__Exercise brief__.
All lines holding the word "parallel" should be located in the records and copied.

<<<<

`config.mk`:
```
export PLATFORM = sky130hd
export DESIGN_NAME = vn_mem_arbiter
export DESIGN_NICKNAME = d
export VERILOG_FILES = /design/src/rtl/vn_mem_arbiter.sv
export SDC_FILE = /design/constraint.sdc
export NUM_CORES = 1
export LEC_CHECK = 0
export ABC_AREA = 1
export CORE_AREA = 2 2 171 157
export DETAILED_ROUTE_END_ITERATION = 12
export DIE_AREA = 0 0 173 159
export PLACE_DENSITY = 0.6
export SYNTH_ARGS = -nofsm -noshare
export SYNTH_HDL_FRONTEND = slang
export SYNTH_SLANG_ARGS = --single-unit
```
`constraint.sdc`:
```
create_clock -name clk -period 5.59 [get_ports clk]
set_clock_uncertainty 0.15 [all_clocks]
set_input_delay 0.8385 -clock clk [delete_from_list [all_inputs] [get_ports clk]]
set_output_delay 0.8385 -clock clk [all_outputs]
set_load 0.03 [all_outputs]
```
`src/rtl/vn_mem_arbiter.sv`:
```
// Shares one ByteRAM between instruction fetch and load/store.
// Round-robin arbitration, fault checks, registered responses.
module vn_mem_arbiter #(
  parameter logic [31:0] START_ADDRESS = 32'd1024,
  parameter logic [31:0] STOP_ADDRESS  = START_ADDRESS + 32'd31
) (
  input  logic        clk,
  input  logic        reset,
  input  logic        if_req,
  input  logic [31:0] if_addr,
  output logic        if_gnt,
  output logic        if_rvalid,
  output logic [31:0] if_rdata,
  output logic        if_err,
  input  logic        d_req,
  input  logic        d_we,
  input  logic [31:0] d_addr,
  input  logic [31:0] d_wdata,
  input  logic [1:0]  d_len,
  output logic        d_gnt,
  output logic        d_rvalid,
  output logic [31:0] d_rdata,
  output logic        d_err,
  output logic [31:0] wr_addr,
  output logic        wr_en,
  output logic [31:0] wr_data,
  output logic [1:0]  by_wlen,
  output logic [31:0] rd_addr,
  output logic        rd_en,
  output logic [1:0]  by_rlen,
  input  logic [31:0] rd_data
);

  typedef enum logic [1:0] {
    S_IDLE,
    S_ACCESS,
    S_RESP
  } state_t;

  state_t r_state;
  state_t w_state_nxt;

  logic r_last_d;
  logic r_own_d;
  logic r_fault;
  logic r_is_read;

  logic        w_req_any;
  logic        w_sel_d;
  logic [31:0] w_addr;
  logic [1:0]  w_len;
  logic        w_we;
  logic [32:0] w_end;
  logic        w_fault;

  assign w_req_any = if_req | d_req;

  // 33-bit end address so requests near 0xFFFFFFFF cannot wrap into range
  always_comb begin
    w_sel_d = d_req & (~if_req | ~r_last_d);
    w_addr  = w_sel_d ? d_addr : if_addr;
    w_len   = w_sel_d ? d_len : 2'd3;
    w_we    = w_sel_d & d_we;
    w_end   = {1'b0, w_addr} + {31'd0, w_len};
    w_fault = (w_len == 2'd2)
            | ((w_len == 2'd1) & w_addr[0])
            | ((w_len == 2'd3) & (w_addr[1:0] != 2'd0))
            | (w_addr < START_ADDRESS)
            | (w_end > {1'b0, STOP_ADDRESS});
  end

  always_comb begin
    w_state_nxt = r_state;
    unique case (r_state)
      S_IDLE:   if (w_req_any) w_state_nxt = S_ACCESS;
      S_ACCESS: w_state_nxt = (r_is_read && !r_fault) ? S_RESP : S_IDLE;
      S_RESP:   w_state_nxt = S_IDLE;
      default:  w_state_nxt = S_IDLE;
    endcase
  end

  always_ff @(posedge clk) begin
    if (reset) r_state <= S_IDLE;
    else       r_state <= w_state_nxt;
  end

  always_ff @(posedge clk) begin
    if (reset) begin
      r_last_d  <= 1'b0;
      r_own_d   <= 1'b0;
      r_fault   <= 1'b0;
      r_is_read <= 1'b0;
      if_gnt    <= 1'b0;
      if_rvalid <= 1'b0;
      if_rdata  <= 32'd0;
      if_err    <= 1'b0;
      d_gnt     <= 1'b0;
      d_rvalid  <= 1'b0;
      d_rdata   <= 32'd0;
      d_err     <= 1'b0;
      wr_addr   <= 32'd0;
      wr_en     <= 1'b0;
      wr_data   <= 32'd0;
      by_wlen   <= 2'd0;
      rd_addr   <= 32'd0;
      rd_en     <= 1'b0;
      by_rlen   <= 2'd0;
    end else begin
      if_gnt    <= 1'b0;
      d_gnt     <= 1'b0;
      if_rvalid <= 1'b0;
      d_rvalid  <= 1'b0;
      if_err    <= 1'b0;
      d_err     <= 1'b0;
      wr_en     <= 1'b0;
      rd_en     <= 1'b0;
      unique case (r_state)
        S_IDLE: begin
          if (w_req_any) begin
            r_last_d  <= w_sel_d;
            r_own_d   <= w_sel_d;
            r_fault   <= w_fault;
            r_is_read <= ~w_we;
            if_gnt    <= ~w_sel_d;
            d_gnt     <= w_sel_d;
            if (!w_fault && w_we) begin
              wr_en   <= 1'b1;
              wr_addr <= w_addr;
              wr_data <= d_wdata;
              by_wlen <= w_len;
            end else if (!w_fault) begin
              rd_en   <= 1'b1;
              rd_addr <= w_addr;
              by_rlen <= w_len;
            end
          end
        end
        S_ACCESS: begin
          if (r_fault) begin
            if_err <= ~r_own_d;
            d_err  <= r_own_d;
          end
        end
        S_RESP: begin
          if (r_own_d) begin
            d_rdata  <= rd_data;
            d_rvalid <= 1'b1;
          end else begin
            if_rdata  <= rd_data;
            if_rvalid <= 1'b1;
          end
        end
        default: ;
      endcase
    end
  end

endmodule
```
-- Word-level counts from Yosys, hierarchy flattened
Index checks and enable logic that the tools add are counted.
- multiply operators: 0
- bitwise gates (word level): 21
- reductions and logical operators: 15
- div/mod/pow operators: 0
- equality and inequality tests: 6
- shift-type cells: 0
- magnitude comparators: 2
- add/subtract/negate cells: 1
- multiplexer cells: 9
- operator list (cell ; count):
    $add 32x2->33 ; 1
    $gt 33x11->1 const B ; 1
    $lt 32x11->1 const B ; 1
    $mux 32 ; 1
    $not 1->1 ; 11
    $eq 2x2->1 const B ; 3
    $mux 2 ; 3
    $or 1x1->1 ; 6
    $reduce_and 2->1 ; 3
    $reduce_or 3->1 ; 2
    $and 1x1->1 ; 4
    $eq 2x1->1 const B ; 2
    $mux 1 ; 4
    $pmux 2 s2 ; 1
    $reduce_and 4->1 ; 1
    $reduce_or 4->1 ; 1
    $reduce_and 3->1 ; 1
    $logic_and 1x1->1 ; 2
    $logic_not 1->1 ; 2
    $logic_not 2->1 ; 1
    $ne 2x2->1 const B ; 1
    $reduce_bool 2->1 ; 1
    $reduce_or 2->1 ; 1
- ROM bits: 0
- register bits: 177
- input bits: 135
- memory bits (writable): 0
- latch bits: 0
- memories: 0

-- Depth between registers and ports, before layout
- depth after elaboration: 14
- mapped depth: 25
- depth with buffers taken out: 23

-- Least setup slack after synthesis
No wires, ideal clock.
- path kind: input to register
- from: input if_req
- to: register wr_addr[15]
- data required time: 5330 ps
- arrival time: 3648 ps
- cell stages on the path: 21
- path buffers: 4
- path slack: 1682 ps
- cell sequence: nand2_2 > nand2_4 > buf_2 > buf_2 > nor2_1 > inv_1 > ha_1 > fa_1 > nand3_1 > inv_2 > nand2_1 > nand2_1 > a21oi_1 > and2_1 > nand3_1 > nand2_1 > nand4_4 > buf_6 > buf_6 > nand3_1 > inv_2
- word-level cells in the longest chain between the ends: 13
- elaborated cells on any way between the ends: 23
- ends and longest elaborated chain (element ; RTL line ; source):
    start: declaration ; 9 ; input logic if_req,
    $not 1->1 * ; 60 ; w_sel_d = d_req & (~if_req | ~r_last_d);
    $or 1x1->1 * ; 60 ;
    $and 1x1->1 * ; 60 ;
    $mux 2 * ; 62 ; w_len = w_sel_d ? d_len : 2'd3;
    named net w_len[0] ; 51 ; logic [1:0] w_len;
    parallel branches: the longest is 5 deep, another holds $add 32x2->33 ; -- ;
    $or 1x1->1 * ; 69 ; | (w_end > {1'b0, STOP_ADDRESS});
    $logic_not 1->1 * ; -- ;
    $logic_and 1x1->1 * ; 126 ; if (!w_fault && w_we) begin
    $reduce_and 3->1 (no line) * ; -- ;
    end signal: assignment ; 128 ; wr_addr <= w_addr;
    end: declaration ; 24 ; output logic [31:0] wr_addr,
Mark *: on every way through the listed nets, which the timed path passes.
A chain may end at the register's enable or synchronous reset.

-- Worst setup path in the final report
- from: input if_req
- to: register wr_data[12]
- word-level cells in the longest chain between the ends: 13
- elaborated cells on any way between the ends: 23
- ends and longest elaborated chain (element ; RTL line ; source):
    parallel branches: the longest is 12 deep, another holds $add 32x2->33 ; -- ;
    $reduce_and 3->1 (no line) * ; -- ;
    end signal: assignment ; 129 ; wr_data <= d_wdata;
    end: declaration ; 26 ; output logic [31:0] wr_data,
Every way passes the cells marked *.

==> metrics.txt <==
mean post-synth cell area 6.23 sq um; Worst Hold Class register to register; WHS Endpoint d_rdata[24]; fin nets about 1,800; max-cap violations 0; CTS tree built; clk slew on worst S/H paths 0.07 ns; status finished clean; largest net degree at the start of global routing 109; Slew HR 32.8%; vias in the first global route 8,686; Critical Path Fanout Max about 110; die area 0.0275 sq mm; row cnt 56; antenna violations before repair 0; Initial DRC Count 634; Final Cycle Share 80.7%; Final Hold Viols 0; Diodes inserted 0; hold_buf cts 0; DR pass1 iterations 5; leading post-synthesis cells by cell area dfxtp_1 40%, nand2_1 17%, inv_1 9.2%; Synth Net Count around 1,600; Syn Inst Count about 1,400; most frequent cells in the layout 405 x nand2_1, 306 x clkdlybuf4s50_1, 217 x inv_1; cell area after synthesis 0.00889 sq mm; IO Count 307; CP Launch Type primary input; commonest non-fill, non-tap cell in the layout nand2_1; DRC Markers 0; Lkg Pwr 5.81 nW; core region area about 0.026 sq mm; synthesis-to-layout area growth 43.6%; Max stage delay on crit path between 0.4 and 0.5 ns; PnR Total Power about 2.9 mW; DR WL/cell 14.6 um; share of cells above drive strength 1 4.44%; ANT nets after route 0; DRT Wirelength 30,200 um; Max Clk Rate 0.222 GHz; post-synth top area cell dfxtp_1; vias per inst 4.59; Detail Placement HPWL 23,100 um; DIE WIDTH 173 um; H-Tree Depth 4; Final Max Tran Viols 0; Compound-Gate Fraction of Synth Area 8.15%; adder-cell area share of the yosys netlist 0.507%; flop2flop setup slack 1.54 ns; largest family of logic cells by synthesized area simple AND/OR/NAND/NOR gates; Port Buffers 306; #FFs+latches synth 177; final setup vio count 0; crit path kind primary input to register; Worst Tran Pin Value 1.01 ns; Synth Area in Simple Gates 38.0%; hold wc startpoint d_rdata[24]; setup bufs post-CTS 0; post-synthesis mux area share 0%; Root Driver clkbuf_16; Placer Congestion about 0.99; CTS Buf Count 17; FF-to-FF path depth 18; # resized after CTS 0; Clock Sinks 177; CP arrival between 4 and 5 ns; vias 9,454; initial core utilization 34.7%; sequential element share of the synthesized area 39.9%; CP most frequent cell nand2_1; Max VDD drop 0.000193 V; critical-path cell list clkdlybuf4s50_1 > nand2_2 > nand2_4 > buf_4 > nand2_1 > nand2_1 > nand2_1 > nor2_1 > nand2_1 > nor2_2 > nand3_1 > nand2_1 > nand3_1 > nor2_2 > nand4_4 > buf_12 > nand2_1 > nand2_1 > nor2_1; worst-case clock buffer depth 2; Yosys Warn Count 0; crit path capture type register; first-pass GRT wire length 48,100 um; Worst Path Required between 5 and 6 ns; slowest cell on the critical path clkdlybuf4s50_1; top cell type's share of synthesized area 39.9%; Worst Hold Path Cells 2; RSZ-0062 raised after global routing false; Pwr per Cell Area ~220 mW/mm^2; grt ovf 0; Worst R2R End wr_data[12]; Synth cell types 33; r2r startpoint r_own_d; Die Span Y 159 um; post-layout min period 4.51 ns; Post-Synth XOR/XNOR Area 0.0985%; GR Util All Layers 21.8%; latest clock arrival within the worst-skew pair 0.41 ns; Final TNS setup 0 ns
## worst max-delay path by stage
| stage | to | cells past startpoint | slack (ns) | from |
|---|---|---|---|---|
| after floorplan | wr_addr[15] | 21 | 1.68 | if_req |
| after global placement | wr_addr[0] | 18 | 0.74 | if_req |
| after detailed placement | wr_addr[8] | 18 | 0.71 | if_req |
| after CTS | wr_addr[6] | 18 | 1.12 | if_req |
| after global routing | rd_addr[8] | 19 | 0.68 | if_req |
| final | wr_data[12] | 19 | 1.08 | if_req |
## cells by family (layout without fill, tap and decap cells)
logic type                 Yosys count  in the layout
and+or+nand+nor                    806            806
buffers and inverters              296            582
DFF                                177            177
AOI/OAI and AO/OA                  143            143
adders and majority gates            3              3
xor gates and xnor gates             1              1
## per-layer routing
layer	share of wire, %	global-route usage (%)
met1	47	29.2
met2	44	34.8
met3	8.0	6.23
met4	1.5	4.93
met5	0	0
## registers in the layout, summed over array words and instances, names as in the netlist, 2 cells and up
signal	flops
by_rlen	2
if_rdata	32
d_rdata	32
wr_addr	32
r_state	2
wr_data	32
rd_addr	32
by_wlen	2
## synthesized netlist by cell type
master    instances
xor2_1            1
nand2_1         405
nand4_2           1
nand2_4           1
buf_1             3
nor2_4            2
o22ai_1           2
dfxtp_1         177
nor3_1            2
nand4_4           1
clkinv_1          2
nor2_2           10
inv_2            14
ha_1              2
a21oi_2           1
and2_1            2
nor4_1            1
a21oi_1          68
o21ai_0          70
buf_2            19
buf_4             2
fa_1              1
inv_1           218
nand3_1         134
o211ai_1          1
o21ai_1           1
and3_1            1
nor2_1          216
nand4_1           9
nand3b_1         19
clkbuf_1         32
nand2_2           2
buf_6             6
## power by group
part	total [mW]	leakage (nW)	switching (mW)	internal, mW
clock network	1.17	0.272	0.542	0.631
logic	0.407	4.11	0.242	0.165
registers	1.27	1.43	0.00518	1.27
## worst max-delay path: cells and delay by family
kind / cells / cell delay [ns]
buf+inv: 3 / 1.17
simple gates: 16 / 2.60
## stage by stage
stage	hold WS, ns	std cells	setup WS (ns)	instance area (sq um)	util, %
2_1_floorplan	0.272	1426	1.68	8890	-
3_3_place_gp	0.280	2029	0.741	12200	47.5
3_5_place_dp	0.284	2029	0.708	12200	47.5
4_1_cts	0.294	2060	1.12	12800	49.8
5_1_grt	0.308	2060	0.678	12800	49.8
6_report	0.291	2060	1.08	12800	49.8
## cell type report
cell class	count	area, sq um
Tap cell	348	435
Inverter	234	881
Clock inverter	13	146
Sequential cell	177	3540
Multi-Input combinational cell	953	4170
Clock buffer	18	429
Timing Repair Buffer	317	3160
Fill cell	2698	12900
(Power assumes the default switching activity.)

>>>>

__Answer for this exercise__.
    parallel branches: the longest is 5 deep, another holds $add 32x2->33 ; -- ;
    parallel branches: the longest is 12 deep, another holds $add 32x2->33 ; -- ;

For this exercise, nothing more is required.